==> config.mk <==
export PLATFORM = sky130hd
export DESIGN_NAME = csr_file_flat
export DESIGN_NICKNAME = d
export VERILOG_FILES = /design/src/rtl/csr_file_if.sv /design/src/rtl/csr_file.sv /design/src/flat_wrapper.sv
export SDC_FILE = /design/constraint.sdc
export NUM_CORES = 1
export LEC_CHECK = 0
export ABC_AREA = 0
export BUFFER_PORTS_ARGS = -buffer_cell sky130_fd_sc_hd__buf_2
export CORE_ASPECT_RATIO = 0.9
export CORE_MARGIN = 3
export CORE_UTILIZATION = 45
export DETAILED_ROUTE_END_ITERATION = 12
export PLACE_DENSITY = 0.68
export SYNTH_ARGS = -nofsm -noshare
export SYNTH_HDL_FRONTEND = slang
export SYNTH_SLANG_ARGS = --single-unit
==> constraint.sdc <==
create_clock -name clk -period 2.3 [get_ports clk]
set_input_delay 0.23 -clock clk [delete_from_list [all_inputs] [get_ports clk]]
set_output_delay 0.23 -clock clk [all_outputs]
set_load 0.05 [all_outputs]
==> src/rtl/csr_file_if.sv <==
// CSR read/write bus between the pipeline (execute reads, commit writes) and the CSR file.
// Read channel has no backpressure; write channel is a request/response handshake.
interface csr_file_if;
  logic [11:0] araddr;
  logic        arvalid;
  logic [31:0] rdata;
  logic [1:0]  rresp;
  logic        rvalid;
  logic [11:0] waddr;
  logic [31:0] wdata;
  logic        wvalid;
  logic        wready;
  logic [2:0]  bresp;
  logic        bvalid;
  logic        bready;

  modport master (
    output araddr, arvalid, waddr, wdata, wvalid, bready,
    input  rdata, rresp, rvalid, wready, bresp, bvalid
  );

  modport slave (
    input  araddr, arvalid, waddr, wdata, wvalid, bready,
    output rdata, rresp, rvalid, wready, bresp, bvalid
  );
endinterface

==> src/rtl/csr_file.sv <==
// Machine-mode CSR file: csrbus read/write responder, trap state capture (mepc/mcause/mtval)
// and the 64-bit mcycle/minstret counters.
module csr_file #(
  parameter logic [31:0] MTVEC_RESET = 32'h0000_0000,
  parameter logic [31:0] MISA_VALUE  = 32'h4000_0100,
  parameter logic [31:0] HART_ID     = 32'd0
) (
  input  logic         clk,
  input  logic         reset,
  csr_file_if.slave    csrbus,
  input  logic         instret_inc,
  input  logic         exception_valid_in,
  input  logic [31:0]  exception_mepc_in,
  input  logic [31:0]  exception_mcause_in,
  input  logic [31:0]  exception_mtval_in,
  output logic [29:0]  exception_mtvec_base_out,
  output logic [31:0]  exception_mepc_out
);

  typedef enum logic {W_IDLE, W_RESP} w_state_e;

  w_state_e    w_state_q, w_state_d;
  logic        rvalid_q, rvalid_d;
  logic [31:0] rdata_q, rdata_d;
  logic [1:0]  rresp_q, rresp_d;
  logic [2:0]  bresp_q, bresp_d;
  logic        mie_q, mie_d, mpie_q, mpie_d;
  logic [29:0] mtvec_q, mtvec_d;
  logic [29:0] mepc_q, mepc_d;
  logic [31:0] mscratch_q, mscratch_d;
  logic [31:0] mcause_q, mcause_d;
  logic [31:0] mtval_q, mtval_d;
  logic [63:0] mcycle_q, mcycle_d;
  logic [63:0] minstret_q, minstret_d;

  logic [31:0] mstatus_view;
  logic [31:0] rd_val;
  logic        rd_ok;
  logic        wr_accept, wr_okay, wr_en;

  // MPP is hardwired to machine mode; only MIE and MPIE are stored.
  assign mstatus_view = {19'b0, 2'b11, 3'b0, mpie_q, 3'b0, mie_q, 3'b0};

  // NOTE: every signal assigned in always_comb gets a default first, so no latch is inferred.
  always_comb begin
    rd_val = 32'h0;
    rd_ok  = 1'b1;
    case (csrbus.araddr)
      12'h300:          rd_val = mstatus_view;
      12'h301:          rd_val = MISA_VALUE;
      12'h305:          rd_val = {mtvec_q, 2'b00};
      12'h340:          rd_val = mscratch_q;
      12'h341:          rd_val = {mepc_q, 2'b00};
      12'h342:          rd_val = mcause_q;
      12'h343:          rd_val = mtval_q;
      12'hB00, 12'hC00: rd_val = mcycle_q[31:0];
      12'hB80, 12'hC80: rd_val = mcycle_q[63:32];
      12'hB02, 12'hC02: rd_val = minstret_q[31:0];
      12'hB82, 12'hC82: rd_val = minstret_q[63:32];
      12'hF11, 12'hF12, 12'hF13: rd_val = 32'h0;
      12'hF14:          rd_val = HART_ID;
      default:          rd_ok  = 1'b0;
    endcase
  end

  always_comb begin
    rvalid_d = csrbus.arvalid;
    rdata_d  = rdata_q;
    rresp_d  = rresp_q;
    if (csrbus.arvalid) begin
      rdata_d = rd_ok ? rd_val : 32'h0;
      rresp_d = rd_ok ? 2'b00 : 2'b10;
    end
  end

  // Only these addresses accept writes; everything in 0xCxx-0xFxx is read-only.
  always_comb begin
    case (csrbus.waddr)
      12'h300, 12'h301, 12'h305, 12'h340, 12'h341, 12'h342, 12'h343,
      12'hB00, 12'hB80, 12'hB02, 12'hB82: wr_okay = 1'b1;
      default:                            wr_okay = 1'b0;
    endcase
  end

  assign wr_accept = (w_state_q == W_IDLE) && csrbus.wvalid;
  assign wr_en     = wr_accept && wr_okay;
  assign bresp_d   = wr_accept ? (wr_okay ? 3'b000 : 3'b010) : bresp_q;

  // Write FSM: next-state logic.
  always_comb begin
    w_state_d = w_state_q;
    case (w_state_q)
      W_IDLE:  if (csrbus.wvalid) w_state_d = W_RESP;
      W_RESP:  if (csrbus.bready) w_state_d = W_IDLE;
      default: w_state_d = W_IDLE;
    endcase
  end

  // Write FSM: outputs.
  always_comb begin
    csrbus.wready = (w_state_q == W_IDLE);
    csrbus.bvalid = (w_state_q == W_RESP);
  end

  always_comb begin
    mie_d      = mie_q;
    mpie_d     = mpie_q;
    mtvec_d    = mtvec_q;
    mscratch_d = mscratch_q;
    mepc_d     = mepc_q;
    mcause_d   = mcause_q;
    mtval_d    = mtval_q;
    mcycle_d   = mcycle_q + 64'd1;
    minstret_d = minstret_q + {63'b0, instret_inc};
    if (wr_en) begin
      case (csrbus.waddr)
        12'h300: begin
          mie_d  = csrbus.wdata[3];
          mpie_d = csrbus.wdata[7];
        end
        12'h305: mtvec_d    = csrbus.wdata[31:2];
        12'h340: mscratch_d = csrbus.wdata;
        12'h341: mepc_d     = csrbus.wdata[31:2];
        12'h342: mcause_d   = csrbus.wdata;
        12'h343: mtval_d    = csrbus.wdata;
        // A written half takes the bus value; the carry between halves is dropped that cycle.
        12'hB00: mcycle_d   = {mcycle_q[63:32], csrbus.wdata};
        12'hB80: mcycle_d   = {csrbus.wdata, mcycle_q[31:0] + 32'd1};
        12'hB02: minstret_d = {minstret_q[63:32], csrbus.wdata};
        12'hB82: minstret_d = {csrbus.wdata, minstret_q[31:0] + {31'b0, instret_inc}};
        default: ;
      endcase
    end
    // Trap capture is applied last so it overrides a same-cycle write to the trap CSRs.
    if (exception_valid_in) begin
      mepc_d   = exception_mepc_in[31:2];
      mcause_d = exception_mcause_in;
      mtval_d  = exception_mtval_in;
      mpie_d   = mie_q;
      mie_d    = 1'b0;
    end
  end

  // NOTE: sequential state uses non-blocking assignments so every flop samples pre-edge values.
  always_ff @(posedge clk) begin
    if (reset) begin
      w_state_q  <= W_IDLE;
      rvalid_q   <= 1'b0;
      rdata_q    <= 32'h0;
      rresp_q    <= 2'b00;
      bresp_q    <= 3'b000;
      mie_q      <= 1'b0;
      mpie_q     <= 1'b0;
      mtvec_q    <= MTVEC_RESET[31:2];
      mscratch_q <= 32'h0;
      mepc_q     <= 30'h0;
      mcause_q   <= 32'h0;
      mtval_q    <= 32'h0;
      mcycle_q   <= 64'h0;
      minstret_q <= 64'h0;
    end else begin
      w_state_q  <= w_state_d;
      rvalid_q   <= rvalid_d;
      rdata_q    <= rdata_d;
      rresp_q    <= rresp_d;
      bresp_q    <= bresp_d;
      mie_q      <= mie_d;
      mpie_q     <= mpie_d;
      mtvec_q    <= mtvec_d;
      mscratch_q <= mscratch_d;
      mepc_q     <= mepc_d;
      mcause_q   <= mcause_d;
      mtval_q    <= mtval_d;
      mcycle_q   <= mcycle_d;
      minstret_q <= minstret_d;
    end
  end

  assign csrbus.rvalid = rvalid_q;
  assign csrbus.rdata  = rdata_q;
  assign csrbus.rresp  = rresp_q;
  assign csrbus.bresp  = bresp_q;

  assign exception_mtvec_base_out = mtvec_q;
  assign exception_mepc_out       = {mepc_q, 2'b00};

endmodule

==> src/flat_wrapper.sv <==
// flat-port wrapper written by rule: the top's interface ports become plain ports
module csr_file_flat 
#(
  parameter logic [31:0] MTVEC_RESET = 32'h0000_0000,
  parameter logic [31:0] MISA_VALUE  = 32'h4000_0100,
  parameter logic [31:0] HART_ID     = 32'd0
)
  (clk, reset, instret_inc, exception_valid_in, exception_mepc_in, exception_mcause_in, exception_mtval_in, exception_mtvec_base_out, exception_mepc_out, csrbus_araddr, csrbus_arvalid, csrbus_waddr, csrbus_wdata, csrbus_wvalid, csrbus_bready, csrbus_rdata, csrbus_rresp, csrbus_rvalid, csrbus_wready, csrbus_bresp, csrbus_bvalid);
  csr_file_if csrbus_i ();
  input  logic clk;
  input  logic reset;
  input  logic instret_inc;
  input  logic exception_valid_in;
  input  logic [31:0] exception_mepc_in;
  input  logic [31:0] exception_mcause_in;
  input  logic [31:0] exception_mtval_in;
  output logic [29:0] exception_mtvec_base_out;
  output logic [31:0] exception_mepc_out;
  input wire logic [$bits(csrbus_i.araddr)-1:0] csrbus_araddr;
  input wire logic [$bits(csrbus_i.arvalid)-1:0] csrbus_arvalid;
  input wire logic [$bits(csrbus_i.waddr)-1:0] csrbus_waddr;
  input wire logic [$bits(csrbus_i.wdata)-1:0] csrbus_wdata;
  input wire logic [$bits(csrbus_i.wvalid)-1:0] csrbus_wvalid;
  input wire logic [$bits(csrbus_i.bready)-1:0] csrbus_bready;
  output wire logic [$bits(csrbus_i.rdata)-1:0] csrbus_rdata;
  output wire logic [$bits(csrbus_i.rresp)-1:0] csrbus_rresp;
  output wire logic [$bits(csrbus_i.rvalid)-1:0] csrbus_rvalid;
  output wire logic [$bits(csrbus_i.wready)-1:0] csrbus_wready;
  output wire logic [$bits(csrbus_i.bresp)-1:0] csrbus_bresp;
  output wire logic [$bits(csrbus_i.bvalid)-1:0] csrbus_bvalid;
  assign csrbus_i.araddr = csrbus_araddr;
  assign csrbus_i.arvalid = csrbus_arvalid;
  assign csrbus_i.waddr = csrbus_waddr;
  assign csrbus_i.wdata = csrbus_wdata;
  assign csrbus_i.wvalid = csrbus_wvalid;
  assign csrbus_i.bready = csrbus_bready;
  assign csrbus_rdata = csrbus_i.rdata;
  assign csrbus_rresp = csrbus_i.rresp;
  assign csrbus_rvalid = csrbus_i.rvalid;
  assign csrbus_wready = csrbus_i.wready;
  assign csrbus_bresp = csrbus_i.bresp;
  assign csrbus_bvalid = csrbus_i.bvalid;
  csr_file #(.MTVEC_RESET(MTVEC_RESET), .MISA_VALUE(MISA_VALUE), .HART_ID(HART_ID)) u_core (.clk(clk), .reset(reset), .csrbus(csrbus_i), .instret_inc(instret_inc), .exception_valid_in(exception_valid_in), .exception_mepc_in(exception_mepc_in), .exception_mcause_in(exception_mcause_in), .exception_mtval_in(exception_mtval_in), .exception_mtvec_base_out(exception_mtvec_base_out), .exception_mepc_out(exception_mepc_out));
endmodule
==> reports/results.ini, run 1 <==
[yosys]
ys_types=86
synth.yosys.warnings=0
synth_top_cell_area_share_pct=36.5
synth_ff_type=sky130_fd_sc_hd__dfxtp_1
syn-instance-count=2097
post-synth-top-area-cell=sky130_fd_sc_hd__dfxtp_1
synth_top_cells_by_area=sky130_fd_sc_hd__dfxtp_1 36%, sky130_fd_sc_hd__mux2i_1 7.4%, sky130_fd_sc_hd__nand2_1 6.8%, sky130_fd_sc_hd__o211a_1 5.5%, sky130_fd_sc_hd__a21oi_1 3.3%
synth-seq-area-share_pct=36.5
synth.cells.most_frequent=322 x sky130_fd_sc_hd__dfxtp_1, 322 x sky130_fd_sc_hd__nand2_1, 133 x sky130_fd_sc_hd__clkbuf_1
synth_async_sr_flop_share_pct=0
synth_area_um2=17700
synth-seq-cells=322
syn-mean-instance-area_um2=8.43
synth_enable_flop_cells=0

[timing]
timing.final.ws_setup_ps=-10.5
worst_slew_pin_slew_ps=994
slew_headroom_pct=32.0
period_share_pct=100
fin_worst_skew_ps=28.3
timing_hold_violations_final=0
fmax_mhz=433
fin_tns_setup_ps=-10.5
finalWorstPathRequiredPeriod_ps=2310
grt_setup_unrepaired=true
setup_viol=1
final-max-slew-violation-count=0

[grt]
antenna_violations_before_repair=5
grt_pass1_wl_mm=120
grt_usage_pct=37.7
first_global_vias=18600
grt_start_max_net_pins=99
grt.overflow.total=0

[floorplan]
die_span_y_um=194
count_of_pins_on_the_block_boundary=261
die_x_um=215
design.die.area_um2=41700
floorplan.rows=68
start_util_pct=45.9
coreArea_um2=38500

[setup_path]
setup_slack_of_the_most_critical_reg_to_reg_path_ps=-10
worstReg2RegStart=u_core.mcause_q[28]
endpoint_kind=flop
cells_on_worst_reg2reg_path=6
critical_path_required_ps=2710
worstSetupStartpoint=u_core.mcause_q[28]
worstSetupPathType=flop to flop
worstSetupStartpointType=flop
timing.critical_path.fanout_max=2
cp_data_arrival_time_ps=2720

[run_status]
status=complete, but fails checks
failed_checks=negative setup slack

[final_layout]
num_antenna_cells=0
num-fill-cells=3278
layout.nets=2757
drive_gt1_share_pct=26.7
area_delta_synth_final_pct=35.1

[route]
wl_met2_mm=36.8
drt_drc_violations_left=0
violation_count_after_the_first_detailed_routing_iteration=2683
detail_route.wirelength.met1_mm=33.0
route.met3.wl_mm=9.89
routed_via_density=6.31
routed_wirelength_mm=83.8
wl_per_cell_um=26.6
postRouteAntennaNets=0
firstDrtPassIters=7
routed-via-count=19900
highest_layer=met5

[flow_run]
timing.max_cap.violations=0

[clock_tree]
clock_sinks=322
insertion_delay_ps=560
ctsHtreeMaxLevel=2
clkSlewWorstSetupHoldPaths_ps=60
numCtsBuffers=39
clockBufferDepth=3
clk_root_buffer_cell=sky130_fd_sc_hd__clkbuf_16
cts_tree=done

[power]
vdd.ir_drop.worst_uv=501
power-per-cell-area_nw_per_um2=586
power_leakage_nw=9.74
tot_pwr_mw=14.0

[placed_design]
buffer_ports.inserted=253
gp_routability_congestion=1.03
dpl.hpwl_mm=58.3

[worst_hold_path]
holdPathStages=2
holdCritPathClass=input pin to flop
min_from=csrbus_arvalid

flip-flops by register name, summed over array words and instances, names as in the netlist:
signal	cells
u_core.csrbus.bresp	1
u_core.csrbus.bvalid	1
u_core.csrbus.rdata	32
u_core.csrbus.rresp	1
u_core.csrbus.rvalid	1
u_core.exception_mtvec_base_out	30
u_core.mcause_q	32
u_core.mcycle_q	64
u_core.mepc_q	30
u_core.mie_q	1
u_core.minstret_q	64
u_core.mpie_q	1
u_core.mscratch_q	32
u_core.mtval_q	32
worst max-delay path: stages, from the launching register on:
cell and delay [ps]:
sky130_fd_sc_hd__dfxtp_1 330, sky130_fd_sc_hd__mux4_2 530, sky130_fd_sc_hd__a32oi_1 300, sky130_fd_sc_hd__o32ai_1 230
sky130_fd_sc_hd__a221oi_1 510, sky130_fd_sc_hd__buf_4 200, sky130_fd_sc_hd__o21ai_0 60
layout make-up:
| class | count | area (um^2) | share of cell area, % |
|---|---|---|---|
| Multi-Input combinational cell | 1572 | 10600 | 44.3 |
| Sequential cell | 322 | 6460 | 27.0 |
| Timing Repair Buffer | 636 | 4730 | 19.8 |
| Clock buffer | 54 | 1110 | 4.66 |
| Tap cell | 525 | 657 | 2.75 |
| Clock inverter | 18 | 238 | 0.996 |
| Inverter | 24 | 93.8 | 0.393 |
repair_timing:
action,4_1_cts,5_1_grt
endpoints found under the hold margin,111,0
endpoints found under the setup margin,45,96
hold buffers,97,0
pin swaps,1,12
resized for setup,4,37
cloned,0,4
setup buffers,0,9
report_power, final:
part	total, mW	switching [mW]	internal (mW)
Clock	6.61	2.64	3.97
Sequential	5.81	0.0997	5.71
Combinational	1.57	0.988	0.585
logic make-up (layout without fill, tap and decap cells):
logic type      after synthesis  count (layout)  synth area share (%)
fa+ha+maj                     3               3                 0.212
simple gates                745             745                  20.8
compound gates              561             561                  22.9
flops                       322             322                  36.5
mux                         162             162                  10.0
other cells                   1               5                0.0212
xor+xnor                     96              96                  4.76
buf+inv                     207             732                  4.81
worst paths after layout:
path	endpoint
max reg2reg	u_core.csrbus.rdata[28]
min	u_core.csrbus.rvalid
max	u_core.csrbus.rdata[28]
min reg2reg	u_core.csrbus.rdata[29]
cell usage in the layout, fill, tap and decap left out, drive strengths merged, types with 57 or more instances in the layout:
master         n
buf          535
nand2        322
dfxtp        322
mux2i        131
nor2         126
a21oi        117
o211a         97
dlygate4sd3   97
o21ai         76
a22oi         69
nand3         57
clkbuf        57
stage by stage:
step	std cells	utilization [%]	instance area (um^2)	worst slack, ps	hold WS (ps)
detailed placement	2969	55.1	21200	-390	412
global placement	2969	55.1	21200	-336	408
finish	3151	62.0	23900	-10.5	64.9
CTS	3138	61.1	23600	1.35	48.0
global route	3151	62.0	23900	-27.8	53.4
floorplan	2101	-	17700	-40.4	309
layer usage:
metal,GRT usage [%],vias to the layer above
met4,15.0,6
met2,58.3,1331
met3,9.20,258
li1,-,8719
met5,0,-
met1,50.8,9556
(Power assumes the default switching activity.)
==> inputs of run 2 (changes only) <==
Settings changed: PLACE_DENSITY 0.68 to 0.73.
==> reports/results.ini, run 2 (synthesis gave the netlist of run 1 again) <==
[clock_tree]
clk_root_buffer_cell=sky130_fd_sc_hd__clkbuf_16
numCtsBuffers=36  ; -7.7%
insertion_delay_ps=550  ; about the same
clockBufferDepth=3  ; unchanged
ctsHtreeMaxLevel=2  ; unchanged
clock_sinks=322  ; unchanged
clkSlewWorstSetupHoldPaths_ps=60  ; about the same
cts_tree=done

[setup_path]
endpoint_kind=flop
worstSetupStartpoint=u_core.minstret_q[20]
worstSetupStartpointType=flop
cpLargestDelayFamily=simple AND/OR/NAND/NOR gates
worstSetupPathType=flop to flop
list_of_cells_traversed_by_the_critical_path=nand4_1 -> nor4_2 -> buf_4 -> and4_1 -> nand4_1 -> o41a_1 -> a21oi_1
timing.critical_path.fanout_max=4  ; +2
critical_path.n_buffers_inverters=1  ; unchanged
max_incr_delay_on_cp_ps=390  ; -140 ps
path_common_cell=sky130_fd_sc_hd__nand4_1
cp_data_arrival_time_ps=2760  ; +40 ps
critical_path_required_ps=2760  ; +50 ps
slowest_stage=sky130_fd_sc_hd__dfxtp_1
worstReg2RegStart=u_core.minstret_q[20]

[floorplan]
design.die.area_um2=41700  ; unchanged
count_of_pins_on_the_block_boundary=261  ; unchanged
die_span_y_um=194  ; unchanged
start_util_pct=45.9  ; unchanged
coreArea_um2=38500  ; unchanged
die_x_um=215  ; unchanged
floorplan.rows=68  ; unchanged

[timing]
timing.final.ws_setup_ps=-2.11  ; +8.36 ps
finalWorstPathRequiredPeriod_ps=2300  ; -8.36 ps
fmax_mhz=434  ; +0.36%
grt_setup_unrepaired=true
fin_worst_skew_ps=28.1  ; -0.172 ps
worst_slew_pin_slew_ps=653  ; -341 ps
timing_hold_violations_final=0  ; unchanged
setup_viol=1  ; unchanged
period_share_pct=100  ; -0.36 points
slew_headroom_pct=56.0  ; +24 points
fin_tns_setup_ps=-2.11  ; +8.36 ps
final-max-slew-violation-count=0  ; unchanged

[final_layout]
layout.cells.most_common=sky130_fd_sc_hd__nand2_1
design_area_um2=23600  ; -1.4%
most-common-layout-cells=321 x sky130_fd_sc_hd__nand2_1, 316 x sky130_fd_sc_hd__dfxtp_1, 259 x sky130_fd_sc_hd__buf_4
reg_top3=u_core.mcycle_q x64, u_core.minstret_q x64
drive_gt1_share_pct=25.9  ; -0.77 points
layout.nets=2749  ; -0.29%
post_route_non_filler_standard_cell_count=3134  ; -0.54%
area_delta_synth_final_pct=33.2

[grt]
grt_start_max_net_pins=113  ; +14%
antenna_violations_before_repair=4  ; -1
grt_usage_pct=37.6  ; -0.088 points
grt_pass1_wl_mm=120  ; about the same
first_global_vias=18800  ; +1.4%
grt.overflow.total=0  ; unchanged

[flow_run]
timing.max_cap.violations=0  ; unchanged

[power]
power.sequential.fraction_pct=44.3  ; +2.8 points
internal_power_mw=9.52  ; -7.3%
tot_pwr_mw=13.1  ; -6.4%
p_clk_share_pct=43.5  ; -3.7 points
power.combinational.fraction_pct=12.1  ; +0.9 points
power_leakage_nw=9.64  ; -1.0%
netSwitchingFraction_pct=27.4  ; +0.72 points
power.switching_mw=3.59  ; -3.8%
vdd.ir_drop.worst_uv=618  ; +23%
power-per-cell-area_nw_per_um2=556  ; -5.1%

[route]
violation_count_after_the_first_detailed_routing_iteration=2811  ; +4.8%
routed_wirelength_mm=83.0  ; -1.0%
drt_drc_violations_left=0  ; unchanged
postRouteAntennaNets=0  ; unchanged
routed_via_density=6.32  ; +0.22%
routed-via-count=19800  ; -0.32%
wl_per_cell_um=26.5  ; -0.47%
firstDrtPassIters=9  ; +2

[placed_design]
dpl.hpwl_mm=57.9  ; -0.58%
placement.cell_area_um2=21200  ; about the same
buffer_ports.inserted=253  ; unchanged
place.detailed.instances=2969  ; unchanged
gp_routability_congestion=1.04  ; +0.82%
place_ws_ps=-79.2  ; +310 ps

[worst_hold_path]
min_from=csrbus_arvalid
holdCritPathClass=input pin to flop

[run_status]
status=complete, but fails checks
failed_checks=negative setup slack

==> run 2: per-layer routing <==
metal	vias to the layer above	track usage [%]	share of wire, %
met5	-	0	0.069
met4	4	15.9	5.1
li1	8710	-	-
met1	9423	50.7	39
met2	1402	57.4	43
met3	268	9.64	12
==> run 2: worst paths after layout <==
check,end,slack [ps],depth (start not counted)
worst max register to register,u_core.minstret_q[51],-2,7
worst min-delay path,u_core.csrbus.rvalid,30,2
worst min register to register,u_core.csrbus.rdata[29],440,2
worst max-delay path,u_core.minstret_q[51],-2,7
==> run 2: cell type report <==
type	count	area [um^2]
fill	3249	15000
multi-input combinational	1572	10600
clock buffer	49	1020
tap	525	657
timing repair buffer	631	4640
inverter	24	93.8
antenna	1	2.50
sequential	322	6460
clock inverter	10	90.1
==> run 2: what timing repair did <==
item,in CTS,in global routing
gates cloned,0,2
hold buffers,97,0
gates resized for setup,3,35
pin swaps,0,12
endpoints found under the hold margin,97,0
setup buffers,0,6
setup endpoints to repair,60,95
==> run 2: power by group through the flow <==
stage                     combinational (mW)  clock (mW)  sequential (mW)
after floorplan                        0.626           0             6.03
after global placement                  1.35           0             5.91
after detailed placement                1.37           0             5.92
after CTS                               1.50        5.69             5.80
after global routing                    1.64        5.93             5.81
final                                   1.59        5.70             5.81
==> run 2: metrics by stage <==
| step | hold slack [ps] | utilization [%] |
|---|---|---|
| 2_1_floorplan | 309 | - |
| 3_3_place_gp | 410 | 55.1 |
| 3_5_place_dp | 420 | 55.1 |
| 4_1_cts | 14.5 | 60.5 |
| 5_1_grt | 29.4 | 61.1 |
| 6_report | 30.4 | 61.1 |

**ASSIGNED TASK**
Could you find every line in the records above that contains the word "numCtsBuffers" and copy it?

**WRITTEN REPLY**
numCtsBuffers=39
numCtsBuffers=36  ; -7.7%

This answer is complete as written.